(What needs to be done) Every line in the records below between the one holding "export SYNTH_SLANG_ARGS = --single-unit" and the one holding "input bits = 70", inclusive, is to be set down exactly; all other lines are to be left out.

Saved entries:
========
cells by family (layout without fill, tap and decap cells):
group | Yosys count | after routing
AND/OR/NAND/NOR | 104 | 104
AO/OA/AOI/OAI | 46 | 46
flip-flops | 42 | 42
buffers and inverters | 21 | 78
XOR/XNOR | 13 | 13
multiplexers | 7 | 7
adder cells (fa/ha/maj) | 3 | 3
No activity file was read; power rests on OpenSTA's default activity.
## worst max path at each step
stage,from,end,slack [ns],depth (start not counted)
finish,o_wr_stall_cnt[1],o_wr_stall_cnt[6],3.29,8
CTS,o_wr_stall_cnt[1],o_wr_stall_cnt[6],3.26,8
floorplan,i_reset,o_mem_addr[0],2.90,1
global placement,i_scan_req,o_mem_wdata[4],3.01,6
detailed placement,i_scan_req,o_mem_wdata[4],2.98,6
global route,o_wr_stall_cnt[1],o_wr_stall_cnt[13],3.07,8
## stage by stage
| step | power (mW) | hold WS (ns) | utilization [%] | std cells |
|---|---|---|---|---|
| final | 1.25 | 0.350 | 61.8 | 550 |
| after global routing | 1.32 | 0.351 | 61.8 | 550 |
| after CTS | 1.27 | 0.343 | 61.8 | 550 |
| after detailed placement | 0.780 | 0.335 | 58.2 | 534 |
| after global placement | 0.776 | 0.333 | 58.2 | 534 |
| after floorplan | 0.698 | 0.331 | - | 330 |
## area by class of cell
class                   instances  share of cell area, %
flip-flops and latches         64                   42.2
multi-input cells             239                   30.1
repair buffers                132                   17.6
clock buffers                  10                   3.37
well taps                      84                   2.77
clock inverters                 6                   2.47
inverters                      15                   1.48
===== src/rtl/burst_fill_responder.sv =====
// Memory-side responder for the cache fill port: fetches a 4-word line from a
// pipelined word-wide backend and streams it back, or forwards a single-word write.
module burst_fill_responder #(
    parameter int ADDR_WIDTH = 32,
    parameter int DATA_WIDTH = 16,
    parameter int MAX_OUTST  = 4
) (
    input  logic                  clk,
    input  logic                  reset,
    input  logic [ADDR_WIDTH-1:0] sdram_addr,
    input  logic                  sdram_req,
    input  logic                  sdram_rw,
    input  logic [DATA_WIDTH-1:0] data_to_sdram,
    output logic                  sdram_fill,
    output logic [DATA_WIDTH-1:0] data_from_sdram,
    output logic                  busy,
    output logic                  mem_req,
    output logic                  mem_we,
    output logic [ADDR_WIDTH-1:0] mem_addr,
    output logic [DATA_WIDTH-1:0] mem_wdata,
    input  logic                  mem_ack,
    input  logic                  mem_rvalid,
    input  logic [DATA_WIDTH-1:0] mem_rdata
);

    typedef enum logic [2:0] {
        IDLE,
        RD_FETCH,
        RD_STREAM,
        WR_ISSUE,
        HOLD
    } state_t;

    state_t                  r_state;
    state_t                  w_state_next;
    logic [ADDR_WIDTH-2:0]   r_addr;
    logic [DATA_WIDTH-1:0]   r_wdata;
    logic [2:0]              r_issue_cnt;
    logic [2:0]              r_recv_cnt;
    logic [1:0]              r_strm_cnt;
    logic                    r_wr_pend;
    logic                    r_fill;
    logic [DATA_WIDTH-1:0]   r_rdata_out;
    logic [DATA_WIDTH-1:0]   r_buf [0:3];

    logic [2:0]              w_outst;
    logic [1:0]              w_word_sel;
    logic                    w_buf_we;
    logic                    w_mem_req;
    logic                    w_mem_we;
    logic [ADDR_WIDTH-1:0]   w_mem_addr;
    logic [DATA_WIDTH-1:0]   w_mem_wdata;
    logic                    w_unused;

    assign w_unused   = sdram_addr[0];
    assign w_outst    = r_issue_cnt - r_recv_cnt;
    // Word order wraps within the line starting at the requested word.
    assign w_word_sel = r_addr[1:0] + r_issue_cnt[1:0];
    assign w_buf_we   = (r_state == RD_FETCH) && mem_rvalid;

    always_comb begin
        w_state_next = r_state;
        w_mem_req    = 1'b0;
        w_mem_we     = 1'b0;
        w_mem_addr   = '0;
        w_mem_wdata  = '0;
        case (r_state)
            IDLE: begin
                if (sdram_req) begin
                    w_state_next = sdram_rw ? RD_FETCH : WR_ISSUE;
                end
            end
            RD_FETCH: begin
                if ((r_issue_cnt < 3'd4) && (w_outst < 3'(MAX_OUTST))) begin
                    w_mem_req  = 1'b1;
                    w_mem_addr = {r_addr[ADDR_WIDTH-2:2], w_word_sel, 1'b0};
                end
                if (mem_rvalid && (r_recv_cnt == 3'd3)) begin
                    w_state_next = RD_STREAM;
                end
            end
            RD_STREAM: begin
                if (r_strm_cnt == 2'd3) begin
                    w_state_next = HOLD;
                end
            end
            WR_ISSUE: begin
                if (!r_wr_pend) begin
                    w_mem_req   = 1'b1;
                    w_mem_we    = 1'b1;
                    w_mem_addr  = {r_addr, 1'b0};
                    w_mem_wdata = r_wdata;
                end else begin
                    w_state_next = HOLD;
                end
            end
            HOLD: begin
                // Only a dropped request re-arms IDLE, so a served request is never taken twice.
                if (!sdram_req) begin
                    w_state_next = IDLE;
                end
            end
            default: w_state_next = IDLE;
        endcase
    end

    always_ff @(posedge clk) begin
        if (reset) begin
            r_state     <= IDLE;
            r_addr      <= '0;
            r_wdata     <= '0;
            r_issue_cnt <= '0;
            r_recv_cnt  <= '0;
            r_strm_cnt  <= '0;
            r_wr_pend   <= 1'b0;
            r_fill      <= 1'b0;
            r_rdata_out <= '0;
        end else begin
            r_state <= w_state_next;
            r_fill  <= 1'b0;
            case (r_state)
                IDLE: begin
                    if (sdram_req) begin
                        r_addr      <= sdram_addr[ADDR_WIDTH-1:1];
                        r_wdata     <= data_to_sdram;
                        r_issue_cnt <= '0;
                        r_recv_cnt  <= '0;
                        r_strm_cnt  <= '0;
                        r_wr_pend   <= 1'b0;
                    end
                end
                RD_FETCH: begin
                    if (w_mem_req && mem_ack) begin
                        r_issue_cnt <= r_issue_cnt + 3'd1;
                    end
                    if (mem_rvalid) begin
                        r_recv_cnt <= r_recv_cnt + 3'd1;
                    end
                end
                RD_STREAM: begin
                    r_fill      <= (r_strm_cnt == 2'd0);
                    r_rdata_out <= r_buf[r_strm_cnt];
                    r_strm_cnt  <= r_strm_cnt + 2'd1;
                end
                WR_ISSUE: begin
                    if (r_wr_pend) begin
                        r_fill <= 1'b1;
                    end else if (mem_ack) begin
                        r_wr_pend <= 1'b1;
                    end
                end
                default: ;
            endcase
        end
    end

    always_ff @(posedge clk) begin
        if (w_buf_we) begin
            r_buf[r_recv_cnt[1:0]] <= mem_rdata;
        end
    end

    assign sdram_fill      = r_fill;
    assign data_from_sdram = r_rdata_out;
    assign busy            = (r_state != IDLE);
    assign mem_req         = w_mem_req;
    assign mem_we          = w_mem_we;
    assign mem_addr        = w_mem_addr;
    assign mem_wdata       = w_mem_wdata;

endmodule


===== config.mk =====
export PLATFORM = sky130hd
export DESIGN_NAME = burst_fill_responder
export DESIGN_NICKNAME = d
export VERILOG_FILES = /design/src/rtl/burst_fill_responder.sv
export SDC_FILE = /design/constraint.sdc
export NUM_CORES = 1
export LEC_CHECK = 0
export CELL_PAD_IN_SITES_DETAIL_PLACEMENT = 1
export CELL_PAD_IN_SITES_GLOBAL_PLACEMENT = 2
export CORE_AREA = 2 2 143 145
export DETAILED_ROUTE_END_ITERATION = 16
export DIE_AREA = 0 0 145 147
export PLACE_DENSITY_LB_ADDON = 0.1
export SYNTH_ARGS = -nofsm -noshare
export SYNTH_HDL_FRONTEND = slang
export SYNTH_SLANG_ARGS = --single-unit

===== constraint.sdc =====
create_clock -name clk -period 2.8 [get_ports clk]
set_input_delay 0.42 -clock clk [delete_from_list [all_inputs] [get_ports clk]]
set_output_delay 0.42 -clock clk [all_outputs]
set_load 0.05 [all_outputs]

Yosys cells after proc, flatten, opt, wreduce, memory -nomap -nowiden
Memory sizes are Yosys's and may differ from the RTL's. A register that Yosys moved wholly into a read port is not among the register bits.
Index checks and enable logic that the tools add are counted.

word-level totals
  flip-flop bits (word level) = 60
  bits in writable memories = 64
  input bits = 70
  output and inout port bits = 68
  logic and storage cells = 76
  memories kept = 1

memory list
  memory  depth  width  read ports  clocked after Yosys merged registers in  wr ports  RTL line  source
  r_buf   4      16     1           1                                        1         44        logic [DATA_WIDTH-1:0] r_buf [0:3];

cells by class
  add/sub/neg operators = 5
  order comparisons = 2
  equality and inequality tests = 13
  multiplexer cells = 31
  reduce and logical (&&, ||, !) cells = 16

operator list
  operator                                                count
  2-to-1 mux 32 bit                                       2
  case mux 32 bit (2 select lines)                        1
  2-to-1 mux 16 bit                                       2
  2-to-1 mux 3 bit                                        8
  case mux 3 bit (5 select lines)                         1
  case mux 3 bit (2 select lines)                         2
  inequality test 2 bit (second input constant)           5
  equality test 3 x 2 -> 1 bit (second input constant)    3
  2-to-1 mux 1 bit                                        9
  adder 3 x 1 -> 3 bit (second input constant)            2
  < comparator 3 bit (second input constant)              2
  case mux 1 bit (2 select lines)                         3
  AND reduction 2 bit                                     3
  AND reduction 3 bit                                     2
  nonzero test 2 bit                                      3
  AND reduction 5 bit                                     1
  logical AND 1 bit                                       4
  2-to-1 mux 2 bit                                        2
  inequality test 2 x 1 -> 1 bit (second input constant)  2
  case mux 2 bit (2 select lines)                         1
  equality test 3 x 1 -> 1 bit (second input constant)    1
  equality test 3 bit (second input constant)             1
  zero test 3 bit                                         1
  nonzero test 3 bit                                      1
  other kinds (5)                                         5

Logic depth before layout (Yosys ltp)
Gate-level depths: netlist of the first run.

  depth after elaboration = 8
  depth in mapped cells = 8
  mapped depth without buffers = 6

Worst setup path after synthesis of the first run
OpenSTA, ideal clock, no wires.

  path kind = register -> output
  from = reg r_recv_cnt[1]
  to = out mem_addr[10]
  arrival time = 2,569 ps
  path slack = -189 ps
  cell stages (with the launch flop) = 7
  path buffers = 0
  path through = dfxtp_1 -> inv_1 -> ha_1 -> o21ai_0 -> o21ba_2 -> or3b_4 -> a21boi_0

on the way
  cells in the longest elaborated chain, start to end = 5

RTL lines
  item                              RTL line  source
  from (decl)                       39        logic [2:0] r_recv_cnt;
  from (signal assigned)            137       r_recv_cnt <= r_recv_cnt + 3'd1;
  subtractor 3 bit                  56        assign w_outst = r_issue_cnt - r_recv_cnt;
  < comparator 3 bit                74        if ((r_issue_cnt < 3'd4) && (w_outst < 3'(MAX_OUTST))) begin
  logical AND 1 bit                 74
  2-to-1 mux 32 bit                 74
  case mux 32 bit (2 select lines)  67        case (r_state)
  to (decl)                         19        output logic [ADDR_WIDTH-1:0] mem_addr,

No other way between the ends.

Worst setup path in the final report of the first run
  from = reg r_recv_cnt[1]
  to = out mem_addr[22]

The elaborated chain is that of the path after synthesis.

==> key figures, run 1 <==
Floorplanning
  • Die area: 21,300 um2
  • Die width: 145 um
  • # IOs: 138
  • Initial core utilization: 29.4%
  • Die H: 147 um
  • Row count: 52
  • Core region area: 19,800 um2

Cells and area
  • Filler instances: 2,091
  • Ant diodes: 0
  • Share of layout cells above drive strength 1: 24.7%
  • Nets: 744
  • P&R area growth vs syn: 51.5%
  • Final Non-Filler Cells: 947

STA
  • Worst slew pin tran: 631 ps
  • Tmin final: 2710 ps
  • Setup violations, final: 0
  • Fin crit share: 97.0%
  • Peak Freq: 368 MHz
  • TNS Setup: 0 ps
  • Unrepaired setup endpoints after global routing: no
  • Slew Viols, Final: 0
  • Final worst slack: 85.3 ps
  • Final hold violations: 0
  • Slew margin rel.: 57.9%
  • Skew final: 8.26 ps

Synth
  • Leading area contributor after synthesis: edfxtp_1
  • Post-synth ARST share: 0%
  • Synth warnings: 0
  • Seq/Total Area, Yosys: 58.9%
  • Most used DFF post-synth: dfxtp_1
  • Largest cells by area after synthesis: edfxtp_1, dfxtp_1, nand2_1, mux4_2, a21oi_1
  • Synth Instances: 525
  • Post-synth net total: 605
  • Flops & latches, synth: 140
  • Yosys top cell area share: 32.9%
  • Mapped Avg Cell Area: 11.1 um2
  • Post-synth EDFFs: 64
  • Synthesized area: 5840 um2
  • Unique masters post-synth: 45

Placed design
  • Hpwl dp: 10,300 um
  • Port Buf Inserts: 135
  • Placer Congestion: 0.743
  • Placed insts: 909
  • DP Worst Slack: 123 ps

Global routing
  • First-pass GRT wire length: 26,000 um
  • Vias in the first global route: 4,663
  • Gr usage total: 15.7%
  • Initial antenna violation count: 0
  • Total grt overflow: 0
  • Largest net degree at the start of global routing: 65

Route
  • Post-DRT Antenna Nets: 0
  • Vias: 4,407
  • Via density: 4.65
  • Initial DRT Pass Iterations: 4
  • Detailed Route Iter0 Violations: 118
  • Routed wire length: 16,300 um
  • Routed len/inst: 17.2 um
  • DRC violations left: 0

Critical path
  • Reg-to-reg slack, setup: 890 ps
  • Crit path arrival time: 2290 ps
  • Crit end category: output port
  • WS Path Type: register to output port
  • Data required, critical path: 2380 ps
  • Setup crit start kind: register
  • FF-to-FF End: r_issue_cnt[0]
  • Crit Path Max Fanout: 8
  • Reg-to-reg critical path startpoint: r_recv_cnt[1]
  • Worst Reg-to-Reg Cells: 7

Min path
  • Worst Hold Class: input pin to register
  • Worst hold path stage count: 2
  • Worst Hold End: r_addr[9]
  • HP Start: reset

Power
  • Seq pwr share: 41.2%
  • Total net switching power: 1450 uW
  • Sw frac: 26.4%
  • Peak VDD IR: 0.000393 V
  • Power share of the clock group: 43.3%
  • Comb pwr share: 15.6%
  • Leakage Power: 0.00306 uW
  • Power Dens Cells: 621 nW/um2
  • Pint: 4050 uW

Clocking
  • CTS Root Cell: clkbuf_16
  • Hold-fix buffers at CTS: 0
  • CTS tree: done
  • Clock Tree Buf Depth: 2
  • Clk_lat worst skew: 420 ps
  • H-tree levels: 4
  • Total CTS buffers: 17
  • CTS sink count: 140
  • CTS clk-pin slew, worst paths: 70 ps

Run
  • # Max-Cap Violations: 0

Run status
  • Status: finished clean
[worst max path at each step]
stage	slack (ps)	start	end
floorplan	50	r_recv_cnt[1]	mem_addr[12]
global placement	200	r_recv_cnt[1]	mem_addr[23]
detailed placement	120	r_recv_cnt[1]	mem_addr[3]
CTS	20	r_recv_cnt[1]	mem_addr[12]
global route	5	r_state[2]	mem_wdata[2]
finish	90	r_recv_cnt[1]	mem_addr[22]
[stage by stage]
| stage | instance area (um2) | utilization (%) | hold slack (ps) | total power [uW] |
|---|---|---|---|---|
| after floorplan | 5840 | - | 432 | 2760 |
| after global placement | 7990 | 40.3 | 437 | 3090 |
| after detailed placement | 7990 | 40.3 | 443 | 3120 |
| after CTS | 8770 | 44.2 | 352 | 5570 |
| after global routing | 8850 | 44.6 | 362 | 5730 |
| final | 8850 | 44.6 | 368 | 5500 |
[state kept, by name, summed over array words and instances (netlist names)]
name / count
data_from_sdram: 16
r_addr: 31
r_buf: 64
r_issue_cnt: 3
r_recv_cnt: 3
r_state: 3
r_strm_cnt: 2
r_wdata: 16
r_wr_pend: 1
sdram_fill: 1
[cells in the final DEF, fill, tap and decap left out, types with 3 or more instances in the layout]
| cell | instances |
|---|---|
| a21boi_2 | 19 |
| a21boi_4 | 10 |
| a21oi_1 | 69 |
| and2_1 | 20 |
| buf_12 | 52 |
| buf_4 | 18 |
| bufinv_16 | 3 |
| clkbuf_16 | 17 |
| clkdlybuf4s50_1 | 85 |
| dfxtp_1 | 74 |
| edfxtp_1 | 64 |
| ha_1 | 9 |
| inv_1 | 6 |
| inv_6 | 4 |
| mux4_2 | 16 |
| nand2_1 | 134 |
| nand3b_1 | 3 |
| nor2_1 | 13 |
| nor3_1 | 7 |
| or3b_4 | 4 |
[power groups by stage]
stage	logic (uW)	registers (uW)	clock network, uW
6_report	856	2260	2380
5_1_grt	922	2270	2530
4_1_cts	853	2260	2450
3_5_place_dp	807	2310	0
3_3_place_gp	788	2300	0
2_1_floorplan	427	2340	0
[final cells by class]
type                    count  area (um2)  share of cell area [%]
repair buffers            156        2030                    23.0
multi-input cells         342        2390                    27.0
clock buffers              18         439                    4.96
clock inverters            14         184                    2.08
inverters                   7        26.3                   0.297
well taps                 270         338                    3.82
flip-flops and latches    140        3450                    38.9
[metal layers]
| layer | track usage [%] | routed length, um | vias up |
|---|---|---|---|
| li1 | - | - | 2115 |
| met1 | 19.4 | 7180 | 2171 |
| met2 | 27.2 | 8260 | 105 |
| met3 | 4.38 | 700 | 16 |
| met5 | 0 | 0 | - |
| met4 | 4.21 | 173 | 0 |
[synth_stat cells (2+ instances only)]
| cell | n |
|---|---|
| a21boi_1 | 17 |
| a21boi_2 | 11 |
| a21oi_1 | 69 |
| a22oi_1 | 2 |
| a31oi_1 | 2 |
| and2_1 | 20 |
| buf_2 | 12 |
| buf_4 | 3 |
| buf_6 | 4 |
| clkbuf_1 | 20 |
| dfxtp_1 | 76 |
| edfxtp_1 | 64 |
| ha_1 | 10 |
| inv_1 | 7 |
| mux2_2 | 2 |
| mux2i_1 | 2 |
| mux4_2 | 16 |
| nand2_1 | 134 |
| nand2b_1 | 2 |
| nand3_1 | 2 |
| nand3b_1 | 3 |
| nor2_1 | 13 |
| nor2b_1 | 2 |
| nor3_1 | 7 |
| nor4b_4 | 2 |
| o21ai_0 | 2 |
| o22a_1 | 2 |
| xor2_1 | 2 |
[logic make-up after synthesis]
logic type	count (synthesis)	share of synthesized area [%]
flip-flops	140	58.9
AND/OR/NAND/NOR	195	15.7
multiplexers	20	6.90
buffers and inverters	46	3.92
XOR/XNOR	2	0.300
other	1	0.0642
adder cells (fa/ha/maj)	10	2.14
AO/OA/AOI/OAI	111	12.0
[what timing repair did]
action / CTS / global route
cloned: 3 / 0
setup endpoints to repair: 31 / 32
pin swaps: 10 / 9
buffers inserted: 1 / 2
resized for setup: 29 / 12
[worst max-delay path, cell delays in order, from the launching register on]
cell and delay [ps]:
dfxtp_2 360, inv_2 70, ha_4 230, o21ai_2 110, o21ba_4 200, or3b_4 540, a21boi_2 230, buf_12 150
Power figures use the tool's default switching activity.
==> inputs of run 2 (changes only) <==
--- a/config.mk
+++ b/config.mk
@@ -8,6 +8,7 @@
 export CELL_PAD_IN_SITES_DETAIL_PLACEMENT = 1
 export CELL_PAD_IN_SITES_GLOBAL_PLACEMENT = 2
 export CORE_AREA = 2 2 143 145
+export CTS_CLUSTER_DIAMETER = 200
 export DETAILED_ROUTE_END_ITERATION = 16
 export DIE_AREA = 0 0 145 147
 export PLACE_DENSITY_LB_ADDON = 0.1
==> results of run 2 <==
Same layout as run 1: the final DEF is identical, and so are final timing and power.
==> inputs of run 3 (changes only) <==
--- a/config.mk
+++ b/config.mk
@@ -9,6 +9,7 @@
 export CELL_PAD_IN_SITES_GLOBAL_PLACEMENT = 2
 export CORE_AREA = 2 2 143 145
 export CTS_CLUSTER_DIAMETER = 200
+export CTS_CLUSTER_SIZE = 16
 export DETAILED_ROUTE_END_ITERATION = 16
 export DIE_AREA = 0 0 145 147
 export PLACE_DENSITY_LB_ADDON = 0.1
==> results of run 3 <==
Same layout as run 1: the final DEF is identical, and so are final timing and power.
==> patch (config.mk and constraints of run 1) <==
Change the parameter `ADDR_WIDTH` from 32 to 28.
--- a/src/rtl/burst_fill_responder.sv
+++ b/src/rtl/burst_fill_responder.sv
@@ -3,3 +3,3 @@
 module burst_fill_responder #(
-    parameter int ADDR_WIDTH = 32,
+    parameter int ADDR_WIDTH = 28,
     parameter int DATA_WIDTH = 16,
Interface: changed (resized mem_addr and sdram_addr); port bits go from 138 to 130. No check against the original RTL was run, so the function may have changed too.
==> patch against run 1 <==
- sequential cell count shrank 4
- total power shrank 7.5%
- via count shrank 6.3%
- worst hold slack gained 0.082 ns
- critical path depth grew 1
- non-clock buffer count shrank 11
- first-iteration DRC count grew 2.5%
- design area shrank 5.6%
- synthesized area shrank 2.9%
- routed wire length shrank 7.5%
- worst setup slack gained 0.071 ns
==> patch: results (changes against run 1) <==
status finished, final reports clean; reg-to-reg startpoint r_state[0]; Worst path max stage delay 0.38 ns (-0.16 ns); Slew Limit Headroom 60.75% (+2.9 points); Synth Area in Adders 2.206% (+0.064 points); signal buffers share of area 22.61% (-0.34 points); Non-Filler Instances 910 (-3.9%); top post-synthesis cells by area edfxtp_1 34%, dfxtp_1 25%, nand2_1 8.3%; Yosys reg bits 136 (-2.9%); global routing met3 resource utilization 3.665% (-0.71 points); multi-input combinational area share 26.09% (-0.89 points); Hold WS 0.4494 ns (+0.08172 ns); clk cell area share 6.620% (-0.42 points); vias 4,130 (-6.3%); global-route usage over all layers 14.77% (-0.96 points); placed cell areas 7682 um2 (-3.8%); Post-synth top cells 125 x nand2_1, 72 x dfxtp_1, 64 x a21oi_1, 64 x edfxtp_1, 20 x and2_1; layout cells sized above 1 23.75% (-0.92 points); hold crit path type register to register; non-clock buffer count in the final layout 145 (-7.1%); Compound-Gate Fraction of Synth Area 10.98% (-1.0 points); Hold Path End r_addr[17]; sequential-to-total area share from yosys stat 59.29% (+0.36 points); Arrival @ worst endpoint 2.22 ns (-0.07 ns); first-pass GRT wire length 24.25 mm (-6.7%); DRT iter0 DRCs 121 (+2.5%); Synth Area in XOR/XNOR 0.3088% (+0.0090 points); dpl cells 878 (-3.4%); RePlAce Congestion 0.7057 (-5.0%); Final Routed Wirelength 15.10 mm (-7.5%); met2 global-route usage 25.21% (-2.0 points); post-CTS sizing 17 (-41%); VDD IR max 0.0004089 V (+4.1%)
[patch: per-layer routing]
layer / vias to the layer above / part of all wire (%)
li1: 2008 / -
met1: 1999 / 44
met2: 109 / 50
met3: 14 / 4.0
met4: 0 / 1.2
met5: - / 0
[patch: logic make-up after synthesis]
family	count (synthesis)
flip-flops	136
buffers and inverters	42
other	1
XOR/XNOR	2
AND/OR/NAND/NOR	182
adder cells (fa/ha/maj)	10
AO/OA/AOI/OAI	104
multiplexers	21
[patch: worst max-delay path: cells and delay by family, from the launching register on]
family / cells / cell delay [ns]
AND/OR/NAND/NOR: 1 / 0.13
flip-flops: 1 / 0.38
AO/OA/AOI/OAI: 3 / 0.51
buffers and inverters: 3 / 0.49
adder cells (fa/ha/maj): 1 / 0.30
[patch: power breakdown]
group | leakage, uW | switching (uW) | internal (uW)
logic | 0.00146 | 446 | 352
registers | 0.00117 | 43.6 | 2170
clock network | 0.000267 | 904 | 1180
total | 0.00289 | 1390 | 3700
========
(Expected answer)
export SYNTH_SLANG_ARGS = --single-unit

===== constraint.sdc =====
create_clock -name clk -period 2.8 [get_ports clk]
set_input_delay 0.42 -clock clk [delete_from_list [all_inputs] [get_ports clk]]
set_output_delay 0.42 -clock clk [all_outputs]
set_load 0.05 [all_outputs]

Yosys cells after proc, flatten, opt, wreduce, memory -nomap -nowiden
Memory sizes are Yosys's and may differ from the RTL's. A register that Yosys moved wholly into a read port is not among the register bits.
Index checks and enable logic that the tools add are counted.

word-level totals
  flip-flop bits (word level) = 60
  bits in writable memories = 64
  input bits = 70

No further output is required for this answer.